### What needs to be done
Copy all lines below containing "instances".

### Extracted records
= Beginning of Section =

### config.mk
export PLATFORM = sky130hd
export DESIGN_NAME = prince_round_ctrl
export DESIGN_NICKNAME = d
export VERILOG_FILES = /design/src/rtl/prince_round_ctrl.sv
export SDC_FILE = /design/constraint.sdc
export NUM_CORES = 1
export LEC_CHECK = 0
export CAP_MARGIN = 5
export CORE_UTILIZATION = 30
export CTS_BUF_LIST = sky130_fd_sc_hd__clkbuf_16
export CTS_CLUSTER_SIZE = 25
export DETAILED_ROUTE_END_ITERATION = 10
export SYNTH_ARGS = -nofsm -noshare
export SYNTH_HDL_FRONTEND = slang
export SYNTH_SLANG_ARGS = --single-unit
### constraint.sdc
create_clock -name clk -period 3.7 [get_ports clk]
set_input_delay 0.37 -clock clk [delete_from_list [all_inputs] [get_ports clk]]
set_output_delay 0.37 -clock clk [all_outputs]
set_load 0.02 [all_outputs]
### src/rtl/prince_round_ctrl.sv
// Round sequencer for the two-share masked PRINCE core.
// Walks whitening, forward/middle/backward rounds and meters mask words.
module prince_round_ctrl #(
    parameter int SBOX_STAGES = 2,
    parameter int NR_HALF     = 5
) (
    input  logic       clk,
    input  logic       rst,
    input  logic       start,
    input  logic       dec,
    input  logic       rnd_valid,
    output logic       rnd_ack,
    output logic       load_en,
    output logic       sbox_en,
    output logic [1:0] sbox_stage,
    output logic       sbox_inv,
    output logic       lin_en,
    output logic [1:0] lin_mode,
    output logic [3:0] rc_idx,
    output logic       dec_q,
    output logic       busy,
    output logic       done
);

    localparam int RW = $clog2(NR_HALF + 1);
    localparam logic [1:0]    LAST_STAGE = 2'(SBOX_STAGES - 1);
    localparam logic [RW-1:0] LAST_ROUND = RW'(NR_HALF);
    localparam logic [3:0]    RC_HALF    = 4'(NR_HALF);
    localparam logic [3:0]    RC_FINAL   = 4'(2 * NR_HALF + 1);

    typedef enum logic [3:0] {
        IDLE, LOAD, F_SBOX, F_LIN, M_SBOX, M_LIN,
        M_ISBOX, B_LIN, B_ISBOX, FINAL, DONE
    } state_t;

    state_t        state, state_n;
    logic [RW-1:0] round_cnt, round_n;
    logic [1:0]    stage_cnt, stage_n;
    logic          dec_n;
    logic          in_sbox, sbox_last;

    always_ff @(posedge clk) begin
        if (rst) begin
            state     <= IDLE;
            round_cnt <= '0;
            stage_cnt <= '0;
            dec_q     <= 1'b0;
        end else begin
            state     <= state_n;
            round_cnt <= round_n;
            stage_cnt <= stage_n;
            dec_q     <= dec_n;
        end
    end

    assign in_sbox = (state == F_SBOX) || (state == M_SBOX) ||
                     (state == M_ISBOX) || (state == B_ISBOX);
    // The layer finishes on the cycle its last stage actually gets a mask word.
    assign sbox_last = in_sbox && rnd_valid && (stage_cnt == LAST_STAGE);

    always_comb begin
        state_n    = state;
        round_n    = round_cnt;
        stage_n    = stage_cnt;
        dec_n      = dec_q;
        rnd_ack    = 1'b0;
        load_en    = 1'b0;
        sbox_en    = 1'b0;
        sbox_stage = 2'd0;
        sbox_inv   = 1'b0;
        lin_en     = 1'b0;
        lin_mode   = 2'd0;
        rc_idx     = 4'd0;
        busy       = (state != IDLE);
        done       = 1'b0;

        if (in_sbox) begin
            sbox_stage = stage_cnt;
            sbox_inv   = (state == M_ISBOX) || (state == B_ISBOX);
            if (rnd_valid) begin
                sbox_en = 1'b1;
                rnd_ack = 1'b1;
                stage_n = sbox_last ? 2'd0 : stage_cnt + 2'd1;
            end
        end

        unique case (state)
            IDLE: begin
                if (start) begin
                    state_n = LOAD;
                    dec_n   = dec;
                end
            end
            LOAD: begin
                load_en = 1'b1;
                round_n = RW'(1);
                stage_n = 2'd0;
                state_n = F_SBOX;
            end
            F_SBOX: begin
                if (sbox_last) state_n = F_LIN;
            end
            F_LIN: begin
                lin_en   = 1'b1;
                lin_mode = 2'd0;
                rc_idx   = 4'(round_cnt);
                if (round_cnt < LAST_ROUND) begin
                    round_n = round_cnt + RW'(1);
                    state_n = F_SBOX;
                end else begin
                    state_n = M_SBOX;
                end
            end
            M_SBOX: begin
                if (sbox_last) state_n = M_LIN;
            end
            M_LIN: begin
                lin_en   = 1'b1;
                lin_mode = 2'd1;
                state_n  = M_ISBOX;
            end
            M_ISBOX: begin
                if (sbox_last) begin
                    round_n = RW'(1);
                    state_n = B_LIN;
                end
            end
            B_LIN: begin
                lin_en   = 1'b1;
                lin_mode = 2'd2;
                rc_idx   = RC_HALF + 4'(round_cnt);
                state_n  = B_ISBOX;
            end
            B_ISBOX: begin
                if (sbox_last) begin
                    if (round_cnt < LAST_ROUND) begin
                        round_n = round_cnt + RW'(1);
                        state_n = B_LIN;
                    end else begin
                        state_n = FINAL;
                    end
                end
            end
            FINAL: begin
                lin_en   = 1'b1;
                lin_mode = 2'd3;
                rc_idx   = RC_FINAL;
                state_n  = DONE;
            end
            DONE: begin
                done    = 1'b1;
                state_n = IDLE;
            end
            default: state_n = IDLE;
        endcase
    end

endmodule

==> flow_summary.json, run 1 <==
{
  "numCtsBuffers": 3,
  "final_cell_mix": "20 x clkdlybuf4s50_1, 16 x nor2_1, 10 x dfxtp_1, 8 x nor3_1, 8 x a21oi_1",
  "fin_skew_ps": 2.84,
  "syn2layout_area_growth_pct": 27.0,
  "final_nets": 144,
  "gp_congestion": 0.798,
  "rows": 19,
  "grt_usage_pct": 15.1,
  "routedWlPerCell_um": 14.5,
  "antenna_found_initial": 0,
  "postCtsSetupBuffers": 0,
  "n_antenna_cell": 0,
  "power_leakage_nw": 0.428,
  "crit_family": "flip-flops",
  "yosysWarnings": 0,
  "cts.sinks": 10,
  "grt_pass1_vias": 847,
  "cts_buffer_depth": 2,
  "tightest_slew_ps": 800,
  "dr.pass1.iters": 7,
  "cp_num_buf_inv": 1,
  "setup_viol": 0,
  "final_common_cell": "clkdlybuf4s50_1",
  "synth_edf_count": 0,
  "drt_wl_total_mm": 2.41,
  "cts_tree": "yes",
  "violations": "design-rule violations",
  "clock_latency_ps": 240,
  "hold_violations": 0,
  "critPathSlowestCell": "dfxtp_1",
  "syn-num-nets": 128,
  "setup_ws_ps": 860,
  "hold_buffers": 0,
  "powerDensity_mw_per_mm2": 549,
  "synthFlopType": "dfxtp_1",
  "arrival_ps": 2470,
  "grt_max_degree": 25,
  "die_height_um": 57.7,
  "slew_viol_final": 0,
  "crit_fanout": 23,
  "critPathMaxStageDelay_ps": 760,
  "cts-resized-gates": 0,
  "clk_pin_slew_ps": 40,
  "start_util_pct": 32.7,
  "run_status": "finished, violations left",
  "crit_path_end_kind": "output port",
  "synthArstFlopShare_pct": 0,
  "slew_headroom_pct": 46.6,
  "numPortBuffers": 20,
  "gr-total-overflow": 0,
  "hp-class": "register to register",
  "post-route-util_pct": 41.5,
  "die_area_mm2": 0.00333,
  "syn_area_um2": 932,
  "avgSynthCellArea_um2": 7.70,
  "vias_per_cell": 5.60,
  "io-pin-count": 21,
  "h-tree-depth": 1,
  "drive_above_1_share_pct": 8.15,
  "setup_tns_ps": 0,
  "postRouteAntennaNets": 0,
  "drcViolationCount": 1,
  "final_area_mm2": 0.00118,
  "required_ps": 3330,
  "synth_cells": 121,
  "ir_worst_vdd_v": 0.000208,
  "crit_chain": "nor3b_1, a21oi_1, nor2_1, clkdlybuf4s50_1",
  "synth_cell_types": 48,
  "drt_iter0_markers": 40,
  "grt_pass1_wl_mm": 3.91,
  "fmax_mhz": 352,
  "worst-r2r-setup-slack_ps": 1730,
  "hpwl_mm": 1.72,
  "cts-root-buf": "clkbuf_16",
  "yosysSeqAreaShare_pct": 21.5,
  "vias": 929,
  "rsz0062_at_grt": "no",
  "place_area_mm2": 0.00111,
  "place_ws_ps": 1130,
  "coreArea_mm2": 0.00285,
  "critical_path_class": "register to output port",
  "startpoint_type": "register",
  "period_needed_ps": 2840,
  "die_w_um": 57.7,
  "ys_seq_elements": 10,
  "post-route-period-util_pct": 76.8,
  "drv_cap": 0
}
[final timing paths]
kind                                       startpoint                        end  cells past startpoint
worst max-delay path            state[3]$_SDFFE_PP0P_                lin_mode[1]                      4
worst min-delay path               dec_q$_SDFFE_PP0P_         dec_q$_SDFFE_PP0P_                      2
worst max register to register  state[1]$_SDFFE_PP0P_  round_cnt[1]$_SDFFE_PP0P_                      4
worst min register to register     dec_q$_SDFFE_PP0P_         dec_q$_SDFFE_PP0P_                      2
[worst reg2reg max path, stage by stage (launching register included)]
cell and delay, ps:
dfxtp_1 630, nor2b_1 580, a32oi_1 170, nor4_1 340
a22o_1 200
[state kept, by name, summed over array words and instances (netlist names)]
name / flops
round_cnt: 3
state: 4
dec_q: 1
stage_cnt: 2
[synthesized netlist by cell type, drive strengths merged, types with 2 or more instances]
cell    count  area, um2
and2        2       12.5
a21oi       8       40.0
dfxtp      10        200
clkbuf      2       7.51
ha          2       25.0
nor3b       4       30.0
nor3        9       50.1
o21bai      2       15.0
xnor2       2       17.5
o21ai       5       28.8
buf         7       55.1
nor2       17       66.3
nand3       2       10.0
nand2b      2       12.5
nand2       6       22.5
inv         3       11.3
or2b        3       22.5
mux2i       3       30.0
nor2b       6       37.5
a221oi      3       32.5
o21a        2       15.0
[kinds of logic after synthesis]
group / Yosys count / share of synthesized area [%]
compound gates: 32 / 25.2
xor+xnor: 3 / 2.82
fa+ha+maj: 2 / 2.68
buf+inv: 12 / 7.92
flops: 10 / 21.5
mux: 4 / 4.43
simple gates: 58 / 35.4
[routing by layer]
layer	share of wire (%)	vias to the layer above	track usage (%)
met3	5.5	4	2.68
met4	1.4	0	5.44
li1	-	464	-
met1	45	429	19.5
met5	0	-	0
met2	48	32	25.1
[report_power, final]
part           total (mW)  switching (mW)  internal, mW
Sequential          0.182          0.0565         0.125
Clock               0.191          0.0504         0.140
Combinational       0.277           0.147         0.130
Total               0.649           0.254         0.395
[through the flow]
stage	total power [mW]	hold slack, ps	std cells
after floorplan	0.383	498	121
after global routing	0.690	547	166
after detailed placement	0.458	512	163
after CTS	0.653	521	166
final	0.649	508	166
after global placement	0.450	481	163
[cell type report]
cell class | instances | area (um2)
clock buffers | 3 | 75.1
repair buffers | 20 | 200
multi-input cells | 99 | 658
inverters | 3 | 11.3
flip-flops and latches | 10 | 200
well taps | 31 | 38.8
fillers | 302 | 1670
Note: power is estimated with default switching activity, not from simulation.
==> inputs of run 2 (changes only) <==
==> constraint.sdc (replaced) <==
create_clock -name clk -period 2.3 [get_ports clk]
set_input_delay 0.23 -clock clk [delete_from_list [all_inputs] [get_ports clk]]
set_output_delay 0.23 -clock clk [all_outputs]
set_load 0.02 [all_outputs]
==> run 2 against run 1 <==
Compared with the run above: the flow still finishes with violations (design-rule violations); sequential share of layout area fell by 0.53 points; clock power rose by 63%; sequential power rose by 41%; critical path depth did not move; via count rose by 6.0%; sequential cell count did not move; largest power group unchanged; highest routed layer unchanged.
==> flow_summary.json, run 2 (synthesis gave the netlist of run 1 again) <==
{
  "run_status": "finished, violations left",
  "violations": "design-rule violations",
  "worstRegToRegCells": 5,
  "grt_pass1_wl_mm": 4.22,
  "io-pin-count": 21,
  "routedWlPerCell_um": 14.7,
  "min_path_cells": 2,
  "hold_buffers": 0,
  "setup_tns_ps": 0,
  "power_leakage_nw": 0.485,
  "worst-r2r-setup-slack_ps": 530,
  "vias": 985,
  "hpwl_mm": 1.90,
  "antenna_found_initial": 0,
  "final_common_cell": "clkdlybuf4s50_1",
  "ir_worst_vdd_v": 0.000325,
  "final_cell_mix": "19 x clkdlybuf4s50_1, 16 x nor2_1, 8 x nor3_1, 8 x a21oi_1",
  "vias_per_cell": 5.69,
  "hp-class": "register to register",
  "n_antenna_cell": 0,
  "h-tree-depth": 1,
  "die_area_mm2": 0.00333,
  "slew_headroom_pct": 71.8,
  "largest_reg_flops": 4,
  "critical_path_class": "register to output port",
  "syn2layout_area_growth_pct": 33.6,
  "place_area_mm2": 0.00116,
  "crit_path_end_kind": "output port",
  "top_register": "state",
  "grt_usage_pct": 16.1,
  "crit_fanout": 9,
  "drv_cap": 0,
  "fmax_mhz": 452,
  "fin_skew_ps": 2.60,
  "drive_above_1_share_pct": 15.5,
  "grt_max_degree": 13,
  "final_nets": 151,
  "required_ps": 2070,
  "tightest_slew_ps": 421,
  "grt_pass1_vias": 924,
  "r2r-start": "state[1]$_SDFFE_PP0P_",
  "drcViolationCount": 1,
  "powerDensity_mw_per_mm2": 876,
  "drt_wl_total_mm": 2.55,
  "numPortBuffers": 20,
  "post-route-period-util_pct": 96.2,
  "die_w_um": 57.7,
  "period_needed_ps": 2210,
  "start_util_pct": 32.7,
  "gr-total-overflow": 0,
  "cts-root-buf": "clkbuf_16",
  "startpoint_type": "register",
  "final_area_mm2": 0.00124,
  "coreArea_mm2": 0.00285,
  "drt_iter0_markers": 29,
  "finalPower_mw": 1.09,
  "cts_buffer_depth": 2,
  "clk_pin_slew_ps": 40,
  "postRouteAntennaNets": 0,
  "slew_viol_final": 0,
  "min_from": "dec_q$_SDFFE_PP0P_",
  "rows": 19,
  "numCtsBuffers": 3,
  "setup_viol": 0,
  "arrival_ps": 1980,
  "holdPathEnd": "dec_q$_SDFFE_PP0P_",
  "clock_latency_ps": 240,
  "hold_violations": 0,
  "cts.sinks": 10,
  "r2r-end": "round_cnt[2]$_SDFFE_PP0P_",
  "die_height_um": 57.7,
  "reg_top3": "state (4), round_cnt (3), stage_cnt (2)",
  "rsz0062_at_grt": "no",
  "cts_tree": "yes",
  "gp_congestion": 0.822,
  "dr.pass1.iters": 7
}
## run 2: changes by cell type in the layout (fill, tap and decap cells not counted), sizes merged
cell           previous run  this run
buf                       0         7
clkdlybuf4s50            20        19
dlymetal6s2s              0         1
## run 2: through the flow
step	hold slack, ps	worst slack [ps]	instances	utilization, %
final	499	87.3	173	43.6
after global routing	534	3.19	173	43.6
after CTS	507	57.8	173	43.3
after detailed placement	493	316	170	40.7
after global placement	480	331	170	40.7
after floorplan	374	637	121	-
## run 2: area by class of cell
class                   instances  area (um2)
clock buffers                   3        75.1
repair buffers                 27         255
fillers                       290        1610
flip-flops and latches         10         204
well taps                      31        38.8
inverters                       3        11.3
multi-input cells              99         661
## run 2: layer usage
layer	share of wire, %	track usage (%)
met2	49	26.2
met1	45	21.3
met3	4.6	2.23
met4	1.5	7.14
met5	0	0
## run 2: worst max-delay path by stage
| stage | from | end | slack, ps |
|---|---|---|---|
| floorplan | state[1]$_SDFFE_PP0P_ | sbox_stage[0] | 640 |
| global placement | state[1]$_SDFFE_PP0P_ | lin_mode[1] | 330 |
| detailed placement | round_cnt[0]$_SDFFE_PP0P_ | rc_idx[1] | 320 |
| CTS | round_cnt[0]$_SDFFE_PP0P_ | rc_idx[1] | 60 |
| global route | state[1]$_SDFFE_PP0P_ | sbox_inv | 3 |
| finish | state[1]$_SDFFE_PP0P_ | load_en | 90 |
## run 2: timing repair
| action | CTS | global route |
|---|---|---|
| setup buffers | 0 | 0 |
| gates resized for setup | 0 | 5 |
| endpoints found under the setup margin | 0 | 6 |
## run 2: report_power, final
group          total (mW)  leakage [nW]  internal, mW  switching [mW]
Sequential          0.256        0.0827         0.204          0.0521
Combinational       0.523         0.366         0.239           0.284
Clock               0.312        0.0370         0.226          0.0856
Total                1.09         0.485         0.669           0.422
## run 2: worst max-delay path, cell delays in order, from the launching register on
cell             delay [ps]
dfxtp_1                 380
buf_4                   200
nand2b_1                160
nor3_1                  320
clkdlybuf4s50_1         680
==> inputs of run 3 (changes only) <==
--- a/config.mk
+++ b/config.mk
@@ -6,10 +6,12 @@
 export NUM_CORES = 1
 export LEC_CHECK = 0
 export CAP_MARGIN = 5
+export CORE_MARGIN = 2
 export CORE_UTILIZATION = 30
 export CTS_BUF_LIST = sky130_fd_sc_hd__clkbuf_16
 export CTS_CLUSTER_SIZE = 25
 export DETAILED_ROUTE_END_ITERATION = 10
+export SETUP_SLACK_MARGIN = 0.5
 export SYNTH_ARGS = -nofsm -noshare
 export SYNTH_HDL_FRONTEND = slang
 export SYNTH_SLANG_ARGS = --single-unit
==> run 3 against run 2 <==
Compared with the run above: the flow now finishes without violations; sequential cell count unchanged; combinational power is 6.3% higher; total power is 3.5% higher; register-to-register slack better by 90 ps; highest routed layer unchanged; non-clock buffer count rose by 3.
==> flow_summary.json, run 3 (synthesis gave the netlist of run 1 again) <==
{
  "run_status": "finished, final reports clean",
  "final_cells": 178,
  "arrival_ps": 1520,
  "die_height_um": 59.7,
  "hold_violations": 0,
  "power_leakage_nw": 0.514,
  "rsz0062_at_grt": "yes",
  "fin_skew_ps": 2.24,
  "drive_above_1_share_pct": 30.3,
  "n_antenna_cell": 0,
  "syn2layout_area_growth_pct": 39.9,
  "dr.pass1.iters": 4,
  "crit_fanout": 6,
  "die_area_mm2": 0.00357,
  "setup_tns_ps": 0,
  "grt_pass1_vias": 859,
  "gr-total-overflow": 0,
  "vias": 980,
  "numCtsBuffers": 3,
  "cts.sinks": 10,
  "final_cell_mix": "15 x nor2_1, 9 x buf_4, 8 x a21oi_1, 7 x nor3_1",
  "drv_cap": 0,
  "fmax_mhz": 570,
  "critPathSlowestCell": "dfxtp_4",
  "hp-class": "register to register",
  "final_common_cell": "nor2_1",
  "io-pin-count": 21,
  "clock_latency_ps": 240,
  "grt_usage_pct": 15.2,
  "cts_tree": "yes",
  "gp_congestion": 0.879,
  "post-route-period-util_pct": 76.3,
  "slew_viol_final": 0,
  "crit_path_end_kind": "output port",
  "critPathMaxStageDelay_ps": 370,
  "required_ps": 2070,
  "postRouteAntennaNets": 0,
  "reg_top3": "state (4), round_cnt (3), stage_cnt (2)",
  "coreArea_mm2": 0.00300,
  "fill_cells": 294,
  "startpoint_type": "register",
  "routedWlPerCell_um": 13.8,
  "drt_wl_total_mm": 2.45,
  "h-tree-depth": 1,
  "start_util_pct": 31.0,
  "critical_path_class": "register to output port",
  "place_ws_ps": 236,
  "ir_worst_vdd_v": 0.000335,
  "hpwl_mm": 1.80,
  "antenna_found_initial": 0,
  "final_nets": 154,
  "rows": 20,
  "period_needed_ps": 1750,
  "tightest_slew_ps": 443,
  "cts-root-buf": "clkbuf_16",
  "setup_viol": 0,
  "drt_iter0_markers": 7,
  "drcViolationCount": 0,
  "crit_chain": "ha_2, mux2_2, a21oi_1, nor2_1, buf_2",
  "setup_ws_ps": 546,
  "die_w_um": 59.7,
  "largest_reg_flops": 4,
  "slew_headroom_pct": 70.4,
  "top_register": "state",
  "grt_pass1_wl_mm": 4.00,
  "powerDensity_mw_per_mm2": 866,
  "cts_buffer_depth": 2,
  "vias_per_cell": 5.51,
  "grt_max_degree": 17,
  "clk_pin_slew_ps": 40,
  "hold_buffers": 0,
  "dp.cells": 174,
  "numPortBuffers": 20
}
==> run 3: cell count changes in the layout (fill, tap and decap cells not counted), moves of 2 or more <==
cell	previous run	this run
clkdlybuf4s50_1	19	5
clkbuf_2	0	5
clkdlybuf4s15_1	0	4
clkdlybuf4s15_2	0	3
buf_4	7	9
dfxtp_1	7	5
dfxtp_4	0	2
dlygate4sd2_1	0	2
ha_1	2	0
ha_2	0	2
==> run 3: power by group <==
part / switching, mW / internal (mW) / total, mW
clock: 0.0860 / 0.226 / 0.312
combinational: 0.296 / 0.260 / 0.556
sequential: 0.0549 / 0.206 / 0.261
total: 0.437 / 0.692 / 1.13
==> run 3: worst max-delay path, delay by kind of cell (launching register included) <==
kind | cells | cell delay (ps)
multiplexers | 1 | 260
AND/OR/NAND/NOR | 1 | 50
buffers and inverters | 1 | 160
flip-flops | 1 | 370
adder cells (fa/ha/maj) | 1 | 280
AO/OA/AOI/OAI | 1 | 150
==> run 3: final cells by class <==
class / instances / area (um2) / area share [%]
clock buffer: 3 / 75.1 / 5.76
inverter: 3 / 11.3 / 0.864
multi-input combinational: 99 / 711 / 54.5
sequential: 10 / 211 / 16.2
tap: 33 / 41.3 / 3.17
timing repair buffer: 30 / 254 / 19.5
==> run 3: path summary, 6_finish.rpt <==
kind | start | to | slack, ps | depth (start not counted)
setup / recovery | round_cnt[1]$_SDFFE_PP0P_ | rc_idx[1] | 550 | 5
hold / removal | dec_q$_SDFFE_PP0P_ | dec_q$_SDFFE_PP0P_ | 500 | 2
setup reg to reg | stage_cnt[0]$_SDFFE_PP0P_ | round_cnt[2]$_SDFFE_PP0P_ | 620 | 5
hold reg to reg | dec_q$_SDFFE_PP0P_ | dec_q$_SDFFE_PP0P_ | 500 | 2
==> run 3: metal layers <==
layer	routed length (um)	track usage [%]	vias to the layer above
li1	-	-	490
met1	1060	18.6	446
met2	1130	23.9	39
met3	178	2.81	5
met4	74	10.5	0
met5	0	0	-
==> run 3: metrics by stage <==
step	utilization [%]	hold slack (ps)	power (mW)	cell area (um2)
after global placement	39.3	480	0.788	1180
after detailed placement	39.3	491	0.793	1180
after global routing	43.4	586	1.20	1300
after CTS	42.5	501	1.10	1280
after floorplan	-	374	0.616	932
final	43.4	499	1.13	1300
==> run 3: repair_timing <==
action / in CTS / in global routing
setup endpoints to repair: 15 / 16
setup buffers: 1 / 0
pin swaps: 0 / 1
gates resized for setup: 36 / 24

= End of Section =

### Result for this task
[state kept, by name, summed over array words and instances (netlist names)]
[synthesized netlist by cell type, drive strengths merged, types with 2 or more instances]
cell class | instances | area (um2)
step	hold slack, ps	worst slack [ps]	instances	utilization, %
class                   instances  area (um2)
class / instances / area (um2) / area share [%]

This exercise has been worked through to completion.